Friday, March 30, 2018

Recalling Africa’s Harrowing Tale of Enslavement
30 MAR, 2018 - 00:0

The “middle passage” describes the harrowing journey lasting several months from Africa’s west coast to the Americas during which millions of Africans, packed like sardines in the slave ships, died of thirst, hunger, rough seas and sometimes from the sheer brutality inflicted by the European slavers

George Pavlu
Correspondent

IN his book, “Slaves and Slavery”, published in 1998, the British writer Duncan Clarke defines slavery as “the reduction of fellow human beings to the legal status of chattels, allowing them to be bought and sold as goods”.

This, in essence, is what both the Arabs and Europeans did to Africans, to justify the shipping of millions of Africans as slaves to far-away lands in Asia (in particular, the Middle East) and the Americas.

“The African slave trade, surely one of the most tragic and disturbing episodes in the history of mankind,” Clarke writes, “had its origins in the intervention of forces from the civilisations that developed in the regions of the Mediterranean sea – today’s Europe and the Middle East – into the arena of the more fragmented civilisations of sub-Saharan Africa.

“Africa became a source of slaves for the cultures of the Mediterranean world many centuries before the discovery of the Americas, but it was that discovery and the resulting shift in focus towards the Atlantic that prompted the culminating explosive growth in slavery with such tragic effect.”

Slavery, in fact, was a central feature of life in the Mediterranean world, especially in Mesopotamia, ancient Egypt, Greece, Imperial Rome and the Islamic societies of the Middle East and North Africa.

“The most important source of slaves in medieval Europe,” Clarke’s research shows, “was the coast of Bosnia on the eastern shores of the Adriatic Sea. The word “slave” and its cognates in most modern European languages is itself derived from “sclavus” meaning “slav”, the ethnic name for the inhabitants of this region . . .

“For various reasons, including the harshness of the terrain and endemic warfare among local clans, Bosnia proved the most convenient and long-lasting of these slave-supplying regions. Whichever clan gained a temporary upper hand was always willing to sell its captured rivals in exchange for the goods of the Mediterranean world in the markets of the ancient Romanised city of Ragusa (present day Dubrovnik). From there, Slavs were shipped as slaves by Venetian merchants, to supply new markets in the Islamic world.”

Thus, “for the Islamic world,” Clarke continues, “Slavs provided the major source of slaves in the 250 or so years between the defeat at the battle of Poitiers in AD 732 that forced the consolidation of their dramatic conquests across North Africa and the Iberian peninsula, cutting back the flow of war captives and the expansion of the import of black Africans across the Sahara from around AD 1000.”

The trade in slaves ended when the Ottoman Turks conquered the region in 1463.

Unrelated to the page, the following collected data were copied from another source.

### src/hw/rtl/mf5_pkg.sv
// ----------------------------------------------------------------------------
// mf5_pkg
// shared constants, control struct and counting helper for the 5x5 median
// ----------------------------------------------------------------------------
package mf5_pkg;

	localparam int ROWS      = 5;
	localparam int COLS      = 5;
	localparam int HIST_COLS = COLS - 1;
	localparam int WIN_TAPS  = ROWS * COLS;
	localparam int CNT_W     = $clog2(WIN_TAPS + 1);

	localparam logic [CNT_W-1:0] WIN_RANK = CNT_W'((WIN_TAPS - 1) / 2);

	typedef struct packed {
		logic valid;
		logic row_end;
	} mf5_ctl_t;

	// ones count over the window, a column group at a time
	function automatic logic [CNT_W-1:0] mf5_popcount(input logic [WIN_TAPS-1:0] bits);
		logic [CNT_W-1:0] part [COLS];
		logic [CNT_W-1:0] total;
		total = '0;
		for (int g = 0; g < COLS; g++) begin
			part[g] = '0;
			for (int j = 0; j < ROWS; j++) begin
				part[g] = part[g] + CNT_W'(bits[g*ROWS + j]);
			end
		end
		for (int g = 0; g < COLS; g++) begin
			total = total + part[g];
		end
		return total;
	endfunction

endpackage

### src/hw/rtl/mf5_col_cell.sv
// ----------------------------------------------------------------------------
// mf5_col_cell
// one window column of five pixels: load col_in on shift, zero on clear
// ----------------------------------------------------------------------------
module mf5_col_cell
	import mf5_pkg::*;
#(
	parameter int PIXEL_WIDTH = 16
) (
	input  logic                   clk,
	input  logic                   arst_n,
	input  logic                   shift,
	input  logic                   clear,
	input  logic [PIXEL_WIDTH-1:0] col_in [ROWS],
	output logic [PIXEL_WIDTH-1:0] col_q  [ROWS]
);

	always_ff @(posedge clk or negedge arst_n) begin
		if (!arst_n) begin
			for (int r = 0; r < ROWS; r++) begin
				col_q[r] <= '0;
			end
		end else if (clear) begin
			for (int r = 0; r < ROWS; r++) begin
				col_q[r] <= '0;
			end
		end else if (shift) begin
			for (int r = 0; r < ROWS; r++) begin
				col_q[r] <= col_in[r];
			end
		end
	end

endmodule

### config.mk
export PLATFORM = sky130hd
export DESIGN_NAME = mf5_col_cell
export DESIGN_NICKNAME = d
export VERILOG_FILES = /design/src/hw/rtl/mf5_pkg.sv /design/src/hw/rtl/mf5_col_cell.sv
export SDC_FILE = /design/constraint.sdc
export NUM_CORES = 1
export LEC_CHECK = 0
export BUFFER_PORTS_ARGS = -buffer_cell sky130_fd_sc_hd__buf_2
export CORE_MARGIN = 1.5
export CORE_UTILIZATION = 49
export CTS_CLUSTER_DIAMETER = 150
export DETAILED_ROUTE_END_ITERATION = 6
export PLACE_DENSITY_LB_ADDON = 0.12
export SLEW_MARGIN = 25
export SYNTH_ARGS = -nofsm -noshare
export SYNTH_HDL_FRONTEND = slang
export SYNTH_SLANG_ARGS = --single-unit
export TNS_END_PERCENT = 100
### constraint.sdc
create_clock -name clk -period 1.5 [get_ports clk]
set_clock_uncertainty 0.1 [all_clocks]
set_input_delay 0.3 -clock clk [delete_from_list [all_inputs] [get_ports clk]]
set_output_delay 0.3 -clock clk [all_outputs]
set_load 0.1 [all_outputs]
==> qor.yml, run 1 <==
pwr:
  internal_power_mw: 3.55
  ir_worst_vdd_mv: 0.792
  pwr-share-seq_pct: 42.4
  switching_share_pct: 36.0
  p_leak_nw: 2.61
  p_comb_share_pct: 29.2
  p_clk_share_pct: 28.4
  power-per-cell-area_nw_per_um2: 1200
  p_switching_mw: 1.99
floorplanning:
  die_area_um2: 7170
  fp.dieH_um: 84.7
  start_util_pct: 51.2
  pin_count: 164
  fp.coreArea_um2: 6390
  die_x_um: 84.7
  rows: 29
cts:
  cts_tree: "yes"
  numCtsBuffers: 9
  clk_pin_slew_ns: 0.08
  clockRootBuffer: "clkbuf_8"
  clock-sinks: 80
  cts_max_path_buffers: 2
  clk_latency_ns: 0.34
  post-cts-setup-buffers: 0
  htreeDepth: 3
setup_path:
  path_max_fanout: 2
  cp_top_family: "flip-flops"
  start_kind: "flip-flop"
  max_stage_delay_ns: 0.38
  critPathRequiredTime_ns: 1.10
  critPathKind: "reg -> out"
  crit_arrival_ns: 1.02
  slowest_stage: "dfrtp_1"
  crit_path_end_kind: "output pin"
  critPathBufInv: 1
  crit_chain: "buf_4"
sta:
  min_period_ns: 1.42
  relSlewSlack_pct: 70.4
  setup_viol: 0
  fmax_mhz: 703
  hold_viol: 0
  tns_ns: 0
  rsz0062_at_grt: "no"
  post-route-period-util_pct: 94.9
  worst_slew_pin_slew_ns: 0.443
  slew_viol_final: 0
yosys:
  synth_top_family_by_area: "multiplexers"
  synth_mux_area_share_pct: 24.5
  yosysTopAreaCell: "dfrtp_1"
  avgSynthCellArea_um2: 12.7
  synth_area_leaders: "dfrtp_1 (61%), mux2i_1 (24%), nor2_1 (9.2%)"
  synth_adder_area_share_pct: 0
  syn-num-nets: 342
  synth-seq-cells: 80
  synth_compound_area_share_pct: 0
  synth_area_um2: 3270
  synth_top_area_share_pct: 61.2
  synthCells: 258
  ys_seq_area_share_pct: 61.2
  synthDistinctLibCells: 7
  yosys.area_share.xor_xnor_pct: 0
  synth_warnings: 0
  yosys.area_share.simple_pct: 9.18
cells_and_area:
  synthToLayoutAreaGrowth_pct: 41.8
  drive_above_1_share_pct: 43.0
  regMostFlops: "col_q"
  regArea_um2: 2000
  top_regs: "col_q x80"
  final_area_um2: 4640
  final_cells: 503
  fillers: 466
  largest_reg_flops: 80
  nets: 505
  multi_input_area_um2: 1100
  antenna_cells: 0
grt:
  grt_max_degree: 81
  grt_pass1_wl_um: 11900
  overflow: 0
  grt_pass1_vias: 2417
  antenna_found_initial: 0
  grt_usage_pct: 21.2
routing:
  dr.pass1.iters: 4
  vias_per_cell: 4.81
  avgRoutedWirePerCell_um: 14.3
  antenna_left: 0
  drt_iter0_drc: 115
  wl_um: 7190
  dr_total_vias: 2417
  drc: 0
place:
  gp_congestion: 0.751
  port_buffers: 163
  placedInstanceArea_um2: 4250
  dp_hpwl_um: 4890
  dp.cells: 486
run_status:
  outcome: "complete, no violations"
worst_hold_path:
  hold_class: "in -> reg"
flow_run:
  maxCapViolCount: 0
==> per-layer routing <==
metal,vias to the layer above,wire length [µm],global-route usage [%]
li1,1177,-,-
met1,1113,3070,28.1
met2,109,3240,30.9
met3,18,691,8.16
met4,0,191,9.53
met5,-,0,0
==> kinds of logic (layout without fill, tap and decap cells) <==
kind of cell,after synthesis,after routing
DFF,80,80
muxes,80,80
and+or+nand+nor,80,80
buffers and inverters,18,186
==> cell usage in the layout (no fill, tap or decap) <==
master | netlist | final
clkbuf_1 | 8 | 2
clkinv_2 | 0 | 2
buf_2 | 0 | 81
dfrtp_1 | 80 | 80
buf_12 | 0 | 13
buf_4 | 0 | 75
mux2i_1 | 80 | 80
dlygate4sd3_1 | 0 | 1
nor2_1 | 80 | 80
clkbuf_8 | 0 | 11
bufinv_16 | 0 | 1
==> stage by stage <==
step	utilization [%]	hold WS [ns]	setup slack, ns	total power [mW]
global route	72.6	0.0872	0.0324	5.78
finish	72.6	0.100	0.0770	5.54
global placement	66.5	0.260	0.258	3.93
detailed placement	66.5	0.262	0.222	3.94
floorplan	-	-0.0956	0.179	3.56
CTS	72.6	0.0854	0.0659	5.60
==> cell usage after synthesis <==
cell / count
buf_8: 8
dfrtp_1: 80
buf_6: 1
nor2_1: 80
clkbuf_1: 8
clkbuf_2: 1
mux2i_1: 80
==> cell type report <==
type,instances,area share [%]
clock inverters,3,0.863
flip-flops and latches,80,43.2
multi-input cells,160,23.7
clock buffers,13,3.43
well taps,77,2.08
repair buffers,170,26.7
==> worst paths after layout <==
path | slack, ns | depth (start not counted) | end | from
max in group asynchronous | 0.53 | 3 | col_q[51] | arst_n
worst max register to register | 0.68 | 2 | col_q[52] | col_q[52]
worst min register to register | 0.42 | 2 | col_q[50] | col_q[50]
worst max-delay path | 0.08 | 1 | col_q[58] | col_q[58]
worst min-delay path | 0.10 | 3 | col_q[19] | col_in[19]
min in group asynchronous | 0.40 | 3 | col_q[18] | arst_n
==> power by group through the flow <==
stage / sequential [mW] / combinational, mW / clock (mW)
4_1_cts: 2.35 / 1.63 / 1.62
3_3_place_gp: 2.38 / 1.54 / 0
5_1_grt: 2.37 / 1.69 / 1.72
3_5_place_dp: 2.38 / 1.56 / 0
2_1_floorplan: 3.27 / 0.287 / 0
6_report: 2.35 / 1.62 / 1.57
==> repair_timing <==
action	4_1_cts	5_1_grt
hold endpoints to repair	80	0
resized for setup	73	0
setup endpoints to repair	73	0
hold buffers	1	0
(Power assumes the default switching activity.)
==> run 2, diff against run 1 <==
--- a/config.mk
+++ b/config.mk
@@ -5,11 +5,12 @@
 export SDC_FILE = /design/constraint.sdc
 export NUM_CORES = 1
 export LEC_CHECK = 0
-export BUFFER_PORTS_ARGS = -buffer_cell sky130_fd_sc_hd__buf_2
-export CORE_MARGIN = 1.5
-export CORE_UTILIZATION = 49
+export CAP_MARGIN = 5
+export CORE_MARGIN = 1
+export CORE_UTILIZATION = 55
 export CTS_CLUSTER_DIAMETER = 150
 export DETAILED_ROUTE_END_ITERATION = 6
+export DONT_BUFFER_PORTS = 1
 export PLACE_DENSITY_LB_ADDON = 0.12
 export SLEW_MARGIN = 25
 export SYNTH_ARGS = -nofsm -noshare
==> run 2 against run 1 <==
- the run now ends with hold timing left
- maximum frequency up 0.48%
- register-to-register slack worse by 0.55 ns
- critical path depth unchanged
- non-clock buffer count down 70
- global-route usage up 1.7 points
- clock power up 26%
- core utilization up 3.0 points
- sequential share of layout area up 4.1 points
- design area down 8.6%
- sequential cell count unchanged
- critical path type unchanged
- largest cell class unchanged
- largest power group unchanged
==> qor.yml, run 2 (synthesis gave the netlist of run 1 again) <==
run_status:
  outcome: "finished with violations"
  violations: "hold timing"
cells_and_area:
  mostFrequentLayoutCells: "mux2i_1 (80), nor2_1 (80), dfrtp_1 (80), buf_4 (80), dlygate4sd3_1 (20)"
  drive_above_1_share_pct: 26.3  # -17 points
  regArea_um2: 2000  # unchanged
  antenna_cells: 0  # unchanged
  multi_input_area_um2: 1100  # unchanged
  nets: 435  # -14%
  synthToLayoutAreaGrowth_pct: 29.6
  top_regs: "col_q x80"
  fin_util_pct: 75.6  # +3.0 points
  fillers: 391  # -16%
  largest_reg_flops: 80  # unchanged
  regMostFlops: "col_q"
setup_path:
  critPathRequiredTime_ns: 1.10  # about the same
  critPathBufInv: 1  # unchanged
  path_max_fanout: 2  # unchanged
  crit_arrival_ns: 1.02  # about the same
  regToRegStartpoint: "col_q[61]"
  cp_top_family: "flip-flops"
  max_stage_delay_ns: 0.38  # about the same
  crit_chain: "buf_4"
  slowest_stage: "dfrtp_1"
  start_kind: "flip-flop"
  cp-startpoint: "col_q[61]"
  crit_path_end_kind: "output pin"
  critPathKind: "reg -> out"
grt:
  antenna_found_initial: 0  # unchanged
  grt_max_degree: 81  # unchanged
  grt_pass1_wl_um: 10600  # -11%
  grt_usage_pct: 22.8  # +1.7 points
  grt_pass1_vias: 2167  # -10%
  overflow: 0  # unchanged
routing:
  wl_um: 6920  # -3.8%
  antenna_left: 0  # unchanged
  drc: 0  # unchanged
  avgRoutedWirePerCell_um: 16.3  # +14%
  drt_iter0_drc: 119  # +3.5%
  vias_per_cell: 5.20  # +8.2%
  dr_total_vias: 2209  # -8.6%
  dr.pass1.iters: 4  # unchanged
pwr:
  ir_worst_vdd_mv: 0.835  # +5.5%
  p_switching_mw: 1.85  # -7.2%
  pwr-share-seq_pct: 40.7  # -1.7 points
  p_comb_share_pct: 24.5  # -4.7 points
  fin_total_pwr_mw: 5.69  # +2.7%
  p_leak_nw: 2.34  # -10%
  power-per-cell-area_nw_per_um2: 1340  # +12%
  p_clk_share_pct: 34.8  # +6.4 points
  internal_power_mw: 3.84  # +8.2%
  switching_share_pct: 32.5  # -3.5 points
worst_hold_path:
  hold_class: "in -> async"
floorplanning:
  fp.dieH_um: 79.1  # -6.6%
  die_x_um: 79.1  # -6.6%
  start_util_pct: 58.3  # +7.1 points
  pin_count: 164  # unchanged
  die_area_um2: 6260  # -13%
  rows: 27  # -6.9%
  fp.coreArea_um2: 5610  # -12%
sta:
  hold_viol: 140  # +140
  fmax_mhz: 706  # +0.48%
  relSlewSlack_pct: 80.1  # +9.7 points
  setup_viol: 0  # unchanged
  tns_ns: 0  # unchanged
  min_period_ns: 1.42  # -0.00682 ns
  holdWs_ns: -0.451  # -0.552 ns
  worst_slew_pin_slew_ns: 0.298  # -0.145 ns
  post-route-period-util_pct: 94.4  # -0.45 points
  slew_viol_final: 0  # unchanged
  rsz0062_at_grt: "no"
cts:
  cts_max_path_buffers: 2  # unchanged
  post-cts-setup-buffers: 0  # unchanged
  clock-sinks: 80  # unchanged
  cts_tree: "yes"
  ctsResizeCount: 0  # -100%
  clk_pin_slew_ns: 0.08  # about the same
  cts_hold_buf: 20  # +19
  htreeDepth: 3  # unchanged
  numCtsBuffers: 9  # unchanged
  clk_latency_ns: 0.33  # about the same
  clockRootBuffer: "clkbuf_8"
flow_run:
  maxCapViolCount: 0  # unchanged
place:
  port_buffers: 0  # -100%
  gp_congestion: 0.722  # -3.9%
  dp_hpwl_um: 4370  # -11%
[run 2: cell types whose count changed in the layout (fill, tap and decap cells not counted), sizes merged]
cell         change
buf             -89
bufinv           +3
clkinv           -2
clkbuf           -4
dlygate4sd3     +19
[run 2: metal layers]
metal | up-vias | routed length (µm) | global-route usage [%]
li1 | 1032 | - | -
met3 | 5 | 656 | 9.77
met4 | 0 | 45 | 7.09
met5 | - | 0 | 0
met2 | 94 | 3510 | 38.1
met1 | 1078 | 2710 | 26.5
[run 2: per-stage QoR]
step	std cells	worst slack [ns]	cell area (µm²)
after floorplan	258	0.179	3270
after global placement	392	0.467	3790
after detailed placement	392	0.437	3790
after CTS	425	0.0737	4240
after global routing	425	0.0528	4240
final	425	0.0838	4240
[run 2: area by class of cell]
type	count	share of cell area (%)
timing repair buffer	100	18.9
multi-input combinational	160	26.0
clock buffer	9	2.92
clock inverter	4	2.83
sequential	80	47.2
tap	72	2.13
[run 2: path summary, 6_finish.rpt]
check | endpoint | slack, ns | cells past startpoint
max | col_q[61] | 0.08 | 1
min | col_q[77] | -0.45 | 0
max reg2reg | col_q[61] | 0.13 | 3
min reg2reg | col_q[9] | 0.72 | 3
max in group asynchronous | col_q[22] | 1.63 | 0
min in group clk | col_q[72] | -0.08 | 1
[run 2: power by group through the flow]
| stage | sequential [mW] | combinational, mW | clock [mW] |
|---|---|---|---|
| 2_1_floorplan | 3.27 | 0.287 | 0 |
| 3_3_place_gp | 2.35 | 1.34 | 0 |
| 3_5_place_dp | 2.36 | 1.36 | 0 |
| 4_1_cts | 2.32 | 1.40 | 2.01 |
| 5_1_grt | 2.33 | 1.44 | 2.10 |
| 6_report | 2.32 | 1.40 | 1.98 |
==> run 3, diff against run 2 <==
--- a/config.mk
+++ b/config.mk
@@ -5,6 +5,7 @@
 export SDC_FILE = /design/constraint.sdc
 export NUM_CORES = 1
 export LEC_CHECK = 0
+export ABC_AREA = 1
 export CAP_MARGIN = 5
 export CORE_MARGIN = 1
 export CORE_UTILIZATION = 55
==> run 3 against run 2 <==
- the flow still finishes with violations (hold timing)
- design area grew 7.0%
- non-clock buffer count grew 35
- core utilization grew 6.3 points
- synthesized cell count grew 34%
- die area shrank 2.2%
==> qor.yml, run 3 <==
run_status:
  outcome: "finished with violations"
  violations: "hold timing"
cells_and_area:
  fillers: 361  # -7.7%
  fin_util_pct: 81.8  # +6.3 points
  nets: 552  # +27%
  final_area_um2: 4530  # +7.0%
  mostFrequentLayoutCells: "nand2_1 (160), nand3_1 (80), dfrtp_1 (80), buf_4 (80), dlygate4sd3_1 (53)"
  top_regs: "col_q x80"
  largest_reg_flops: 80  # unchanged
  antenna_cells: 0  # unchanged
  regMostFlops: "col_q"
  final_common_cell: "nand2_1"
  synthToLayoutAreaGrowth_pct: 41.9
  drive_above_1_share_pct: 21.1  # -5.2 points
sta:
  min_period_ns: 1.45  # +0.0363 ns
  relSlewSlack_pct: 77.1  # -3.0 points
  fmax_mhz: 688  # -2.5%
  tns_ns: 0  # unchanged
  slew_viol_final: 0  # unchanged
  hold_viol: 80  # -43%
  setup_ws_ns: 0.0475  # -0.0363 ns
  holdWs_ns: -0.450  # +0.00154 ns
  post-route-period-util_pct: 96.8  # +2.4 points
  rsz0062_at_grt: "no"
  worst_slew_pin_slew_ns: 0.343  # +0.0449 ns
  setup_viol: 0  # unchanged
yosys:
  synth_warnings: 0  # unchanged
  synth_most_common_cell: "nand2_1"
  synthDistinctLibCells: 8  # +1
  synthFlopType: "dfrtp_1"
  async_flop_share_pct: 100  # unchanged
  synth_area_leaders: "dfrtp_1 (63%), nand2_1 (19%), nand3_1 (13%)"
  synth_edf_count: 0  # unchanged
  synth-seq-cells: 80  # unchanged
  ys_seq_area_share_pct: 62.6  # +1.4 points
  syn-num-nets: 431  # +26%
  synth_top_area_share_pct: 62.6  # +1.4 points
  avgSynthCellArea_um2: 9.21  # -27%
  ys_top_cells_by_count: "nand2_1 (160), dfrtp_1 (80), nand3_1 (80), buf_2 (16), buf_6 (8)"
  synthCells: 347  # +34%
  synth_area_um2: 3200  # -2.3%
  yosysTopAreaCell: "dfrtp_1"
place:
  placedInstanceArea_um2: 3750  # -1.2%
  post-place-ws_ns: 0.398  # -0.0381 ns
  dp_hpwl_um: 4530  # +3.7%
  port_buffers: 0  # unchanged
  gp_congestion: 0.757  # +4.8%
routing:
  dr.pass1.iters: 5  # +1
  antenna_left: 0  # unchanged
  dr_total_vias: 2911  # +32%
  drt_iter0_drc: 227  # +91%
  vias_per_cell: 5.34  # +2.8%
  drc: 0  # unchanged
  wl_um: 8870  # +28%
  avgRoutedWirePerCell_um: 16.3  # about the same
flow_run:
  maxCapViolCount: 0  # unchanged
pwr:
  p_leak_nw: 2.48  # +6.0%
  fin_total_pwr_mw: 5.74  # +0.85%
  ir_worst_vdd_mv: 0.745  # -11%
  power-per-cell-area_nw_per_um2: 1270  # -5.7%
floorplanning:
  pin_count: 164  # unchanged
  start_util_pct: 57.7  # -0.62 points
  fp.coreArea_um2: 5540  # -1.2%
  die_area_um2: 6120  # -2.2%
  fp.dieH_um: 78.2  # -1.1%
  die_x_um: 78.2  # -1.1%
  rows: 27  # unchanged
setup_path:
  worst-r2r-setup-slack_ns: 0.47  # +0.34 ns
  regToRegStartpoint: "col_q[61]"
  crit_arrival_ns: 1.58  # +0.56 ns
  r2r_end: "col_q[61]"
  critPathKind: "in -> reg"
  r2r_cells: 3  # unchanged
  max_stage_delay_ns: 0.59  # +0.21 ns
  cpMostUsedCell: "dlygate4sd3_1"
  slowest_stage: "dlygate4sd3_1"
  critPathRequiredTime_ns: 1.63  # +0.53 ns
  path_max_fanout: 1  # -1
  crit_chain: "dlygate4sd3_1 -> nand3_1 -> dlygate4sd3_1 -> nand2_1"
  start_kind: "primary input"
  crit_path_end_kind: "flip-flop"
cts:
  numCtsBuffers: 9  # unchanged
  post-cts-setup-buffers: 0  # unchanged
  clk_latency_ns: 0.33  # about the same
  clk_pin_slew_ns: 0.08  # about the same
  cts_hold_buf: 52  # +160%
  htreeDepth: 3  # unchanged
  cts_tree: "yes"
  clock-sinks: 80  # unchanged
  clockRootBuffer: "clkbuf_8"
  ctsResizeCount: 0  # unchanged
  cts_max_path_buffers: 2  # unchanged
grt:
  antenna_found_initial: 0  # unchanged
  grt_max_degree: 82  # +1.2%
  grt_pass1_wl_um: 13700  # +29%
  grt_usage_pct: 29.3  # +6.5 points
  grt_pass1_vias: 2919  # +35%
  overflow: 0  # unchanged
worst_hold_path:
  hold_class: "in -> async"
-- run 3: changes by cell type after synthesis, sizes merged --
cell / before / now
inv: 0 / 1
nor2: 80 / 1
nand2: 0 / 160
mux2i: 80 / 0
clkbuf: 9 / 0
buf: 9 / 25
nand3: 0 / 80
-- run 3: per-stage QoR --
stage | hold slack, ns | std cells
6_report | -0.450 | 545
5_1_grt | -0.466 | 545
4_1_cts | -0.465 | 544
3_5_place_dp | -0.0934 | 476
3_3_place_gp | -0.0940 | 476
2_1_floorplan | -0.0956 | 347
-- run 3: how the worst max path moves through the flow --
stage,startpoint,to,slack [ns],cells after the start
detailed placement,clear,col_q[77],0.40,4
global placement,clear,col_q[6],0.44,4
CTS,col_q[47],col_q[47],0.08,1
floorplan,col_q[0],col_q[0],0.20,0
finish,col_in[40],col_q[40],0.05,4
global route,col_in[40],col_q[40],0.04,4
-- run 3: layout make-up --
class / instances / area, µm² / area share (%)
clock buffer: 11 / 151 / 3.34
inverter: 1 / 3.75 / 0.0828
timing repair buffer: 135 / 1170 / 25.8
tap: 72 / 90.1 / 1.99
multi-input combinational: 241 / 1010 / 22.3
sequential: 80 / 2000 / 44.2
clock inverter: 5 / 103 / 2.26
-- run 3: report_power, final --
part           switching, mW  internal [mW]
combinational           1.15          0.313
clock                  0.765           1.19
sequential            0.0443           2.27
-- run 3: critical path, delay by kind of cell --
kind	cells	cell delay [ns]
buffers and inverters	2	1.14
AND/OR/NAND/NOR	2	0.14
-- run 3: routing by layer --
metal | track usage (%) | vias to the layer above | share of wire (%)
met5 | 0 | - | 0
met4 | 14.1 | 0 | 2.2
met3 | 6.28 | 19 | 7.1
met2 | 51.2 | 143 | 54
met1 | 34.4 | 1402 | 37
li1 | - | 1347 | -
-- run 3: kinds of logic (layout without fill, tap and decap cells) --
family,after synthesis,count (layout),share of synthesized area [%]
and+or+nand+nor,241,241,31.7
DFF,80,80,62.6
buffers and inverters,26,152,5.68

“The effective closure of the last major source of slaves on the European continent,” says Clarke, “thus coincidentally took place at the same time as the Portuguese explorations of the West African coast, which were to open up the second and most devastating route for the exploitation of Africans as slaves.”

Figures on the Arab slave trade in Africa are hard to come by, but the historian Paul Lovejoy estimates that some 9,85 million Africans were shipped out as slaves to Arabia and, in small numbers, to the Indian subcontinent. Lovejoy breaks his figures down as follows:

Between AD650 and 1600, an average of 5 000 Africans were shipped out by the Arabs. This makes a rough total of 7,25 million.

Then, between 1600 and 1800, another 1,4 million Africans were shipped out by the Arabs. The 19th century represented the highest point of the Arabian trade where 12 000 Africans were shipped out every year. The total figure for the 19th century alone was 1,2 million slaves to Arabia.

Thus, in terms of numbers, Arabia’s 9,85 million is not far behind the conservative estimate of nearly 12 million African victims of the Atlantic slave trade. Some African historians, though, reject these figures on the grounds that they are too low. They suggest over 50 million Africans were shipped out during the Atlantic trade alone.

According to Lovejoy, another 4,1 million Africans were shipped across the Red Sea to the Persian Gulf and India.

“This trade also, with the notable exception of some Portuguese involvement in the area of Mozambique, and of 18th and 19th century French exports to islands under their control in the Indian Ocean, was largely conducted by Muslims,” adds Duncan Clarke.

Throughout the 19th century, the Omani Arab rulers of Zanzibar shipped hundreds of thousands of African slaves to work on clove plantations on the island. It was this trade that gave Europe and America so much satisfaction, after abolishing their own trade in African slaves, to highlight the wickedness of the Arab slavers who continued to enslave Africans well into the first decades of the 20th century.

Even to this day, Arab slavers are still at work in Sudan and Mauritania, buying and selling black Africans.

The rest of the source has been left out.